Le Nederlands Dans Theater (NDT) revient une fois encore fouler les planches du Haus der Berliner Festspiele. Mais il laisse cette fois-ci la place à sa compagnie junior, tout aussi fascinante, le NDT 2. Créée en 1978, la troupe compte en plus de son répertoire, riche de plus de 650 œuvres, un nombre intarissable de grands noms intemporels et internationaux de la chorégraphie. Au programme de ces quatre soirées berlinoises, quatre pièces signées Edward Clug, Marco Goecke ou encore Sol León & Paul Lightfoot, mettant savoureusement en valeur la virtuosité et la fluidité de la nouvelle génération (âgée de 17 à 24 ans), énergique et élégante, qui a la chance d’évoluer dans des conditions créatives extraordinaires.

Mutual Comfort (2015) d’Edward Clug ouvre le bal. Une pièce courte de 13 minutes, convulsive, aux contours précis. Le chorégraphe roumain explore un sens du mouvement tout personnel, combinant articulations et lignes sinueuses. Il se joue des contrastes et contradictions, oscille entre mouvements brusques ou moelleux, entre secousse et sérénité. Le quatuor de danseur.ses évolue avec dextérité sur les changements fréquents de rythme. Les corps palpitent, s’entremêlant en une synchronie impeccable. La gestuelle, prolixe et concise à la fois, vient ponctuer la partition de Milko Lazar, tout en poésie. De belles images s’enchaînent comme cette danseuse, allongée sur le ventre, dont les extrémités se soulèvent pour mieux se transformer en toupie intrigante. Mention spéciale à Tess Voelker dont le contrôle et la présence scénique étaient bluffants.
Sad Case (1998), créé par Paul Lightfoot et Sol León lorsque cette dernière était enceinte de sept mois, constitue peut-être l’une des œuvres clés du duo phare du NDT. La recette, bourrée d’hormones, n’a pas pris une ride : mélangez musique mambo mexicaine, voix et sifflements à une chorégraphie remplie de mouvements déconcertants, ludiques et extrêmement physiques et vous obtiendrez un concentré de sensualité, souvent rehaussé d’une pointe d’humour sarcastique. Lightfoot considèrerait même affectueusement sa pièce comme un « tsunami d’énergie, à la fois par la musique et la danse ». Le quintette envahit l’espace sans se désolidariser. Composé de Fay van Baar, Amanda Mortimore, Toon Lobach, Surimi Fukushi et Boston Gallacher, il est tout simplement exquis, aussi rigoureux qu’exubérant, terrible et tendre à la fois.

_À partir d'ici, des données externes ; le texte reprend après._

**src/logic/ex_defs.svh**
```systemverilog
/*
 * Execute stage sizes, ALU function codes, operand selects
 * and branch-condition codes
 */
`ifndef EX_DEFS_SVH
`define EX_DEFS_SVH

`define EX_LANES     2  // Issue lanes
`define MULT_STAGES  4  // Multiplier pipeline depth
`define HISTORY_BITS 8  // Pattern history index width

//////////////////////////////
// ALU function codes
`define ALU_ADDQ   5'h00
`define ALU_SUBQ   5'h01
`define ALU_AND    5'h02
`define ALU_BIC    5'h03
`define ALU_BIS    5'h04
`define ALU_XOR    5'h06
`define ALU_SRL    5'h08
`define ALU_SLL    5'h09
`define ALU_SRA    5'h0a
`define ALU_MULQ   5'h0b  // Routed to the multiplier
`define ALU_CMPEQ  5'h0c
`define ALU_CMPLT  5'h0d
`define ALU_CMPULT 5'h0f

//////////////////////////////
// Operand selects
`define OPA_IS_REGA     2'h0
`define OPA_IS_MEM_DISP 2'h1
`define OPA_IS_NPC      2'h2
`define OPA_IS_NOT3     2'h3
`define OPB_IS_REGB     2'h0
`define OPB_IS_ALU_IMM  2'h1
`define OPB_IS_BR_DISP  2'h2

//////////////////////////////
// Branch conditions, instruction bits 28:26
`define BR_LBC 3'b000
`define BR_EQ  3'b001
`define BR_LT  3'b010
`define BR_LE  3'b011
`define BR_LBS 3'b100
`define BR_NE  3'b101
`define BR_GE  3'b110
`define BR_GT  3'b111

`endif

```
**src/logic/ex_pkg.sv**
```systemverilog
/* Vector types shared by the execute stage and its testbench */
`include "ex_defs.svh"

package ex_pkg;

  typedef logic [63:0] word_t;     // Data, address and PC
  typedef logic [31:0] instr_t;
  typedef logic [4:0]  reg_idx_t;  // Dest register or load tag
  typedef logic [4:0]  alu_func_t;
  typedef logic [1:0]  opa_sel_t;
  typedef logic [1:0]  opb_sel_t;

  typedef logic [`HISTORY_BITS-1:0] pht_idx_t;

  // Upper bit marks a branch, lower bit marks taken
  typedef logic [1:0] br_result_t;

endpackage

```
**src/logic/id_ex_latch.sv**
```systemverilog
/* ID/EX pipeline register for all issue lanes, held per lane on stall */
`timescale 1ns/100ps
`include "ex_defs.svh"

module id_ex_latch (
  input  logic                 clock,
  input  logic                 rst_n,
  input  logic                 valid_in        [`EX_LANES],
  input  ex_pkg::word_t        npc             [`EX_LANES],
  input  ex_pkg::word_t        ppc             [`EX_LANES],
  input  ex_pkg::pht_idx_t     pht_idx         [`EX_LANES],
  input  ex_pkg::instr_t       ir              [`EX_LANES],
  input  ex_pkg::reg_idx_t     dest_reg        [`EX_LANES],
  input  ex_pkg::word_t        rega            [`EX_LANES],
  input  ex_pkg::word_t        regb            [`EX_LANES],
  input  ex_pkg::opa_sel_t     opa_select      [`EX_LANES],
  input  ex_pkg::opb_sel_t     opb_select      [`EX_LANES],
  input  ex_pkg::alu_func_t    alu_func        [`EX_LANES],
  input  logic                 cond_branch     [`EX_LANES],
  input  logic                 uncond_branch   [`EX_LANES],
  input  logic                 rd_mem          [`EX_LANES],
  input  logic                 wr_mem          [`EX_LANES],
  input  logic                 stall_bus       [`EX_LANES],
  output logic                 l_valid         [`EX_LANES],
  output ex_pkg::word_t        l_npc           [`EX_LANES],
  output ex_pkg::word_t        l_ppc           [`EX_LANES],
  output ex_pkg::pht_idx_t     l_pht_idx       [`EX_LANES],
  output ex_pkg::instr_t       l_ir            [`EX_LANES],
  output ex_pkg::reg_idx_t     l_dest_reg      [`EX_LANES],
  output ex_pkg::word_t        l_rega          [`EX_LANES],
  output ex_pkg::word_t        l_regb          [`EX_LANES],
  output ex_pkg::opa_sel_t     l_opa_select    [`EX_LANES],
  output ex_pkg::opb_sel_t     l_opb_select    [`EX_LANES],
  output ex_pkg::alu_func_t    l_alu_func      [`EX_LANES],
  output logic                 l_cond_branch   [`EX_LANES],
  output logic                 l_uncond_branch [`EX_LANES],
  output logic                 l_rd_mem        [`EX_LANES],
  output logic                 l_wr_mem        [`EX_LANES]
);

  always_ff @(posedge clock or negedge rst_n)
  begin
    if (!rst_n)
      for (int i = 0; i < `EX_LANES; i++)
        l_valid[i] <= 1'b0;
    else
      for (int i = 0; i < `EX_LANES; i++)
        if (!stall_bus[i])
          l_valid[i] <= valid_in[i];
  end

  // Payload follows the valid bit, held on the same stall
  always_ff @(posedge clock)
  begin
    for (int i = 0; i < `EX_LANES; i++)
    begin
      if (!stall_bus[i])
      begin
        l_npc[i]           <= npc[i];
        l_ppc[i]           <= ppc[i];
        l_pht_idx[i]       <= pht_idx[i];
        l_ir[i]            <= ir[i];
        l_dest_reg[i]      <= dest_reg[i];
        l_rega[i]          <= rega[i];
        l_regb[i]          <= regb[i];
        l_opa_select[i]    <= opa_select[i];
        l_opb_select[i]    <= opb_select[i];
        l_alu_func[i]      <= alu_func[i];
        l_cond_branch[i]   <= cond_branch[i];
        l_uncond_branch[i] <= uncond_branch[i];
        l_rd_mem[i]        <= rd_mem[i];
        l_wr_mem[i]        <= wr_mem[i];
      end
    end
  end

  for (genvar i = 0; i < `EX_LANES; i++)
  begin : g_hold_chk
    // A stalled entry must reach the lane again unchanged
    a_hold: assert property (@(posedge clock) disable iff (!rst_n)
      stall_bus[i] |=> $stable(l_valid[i]) && $stable(l_ir[i])
                       && $stable(l_rega[i]) && $stable(l_regb[i]))
      else $error("Lane %0d entry changed while stalled", i);
  end

endmodule

```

La seconde pièce signée León/Lightfoot, Subtle Dust, a été créée en mars dernier à la Haye. Le couple s’inspire à nouveau de la musique de Bach (trop forte pour certains tympans !), compositeur tant apprécié tout au long de leur carrière de chorégraphes. Vêtus de dentelles, en noir et blanc, les huit interprètes explorent le concept de la transformation, que celle-ci soit émotionnelle, physique ou spirituelle. Tout en métaphore et méditation, les corps s’approprient l’espace, prennent leur propre chemin. Ils se confondent en une intense fluidité puis se libèrent. Des pirouettes dans le sol succèdent aux arabesques/attitudes en plié. Les mouvements se font encore plus profonds en décélération. Vingt-huit minutes très physiques mais jamais les chevillent ne tremblent. Le propos chorégraphique ne se renouvelle toutefois pas énormément et même si l’esthétique demeure délicieusement soignée, c’est peut-être trop léché à mon goût…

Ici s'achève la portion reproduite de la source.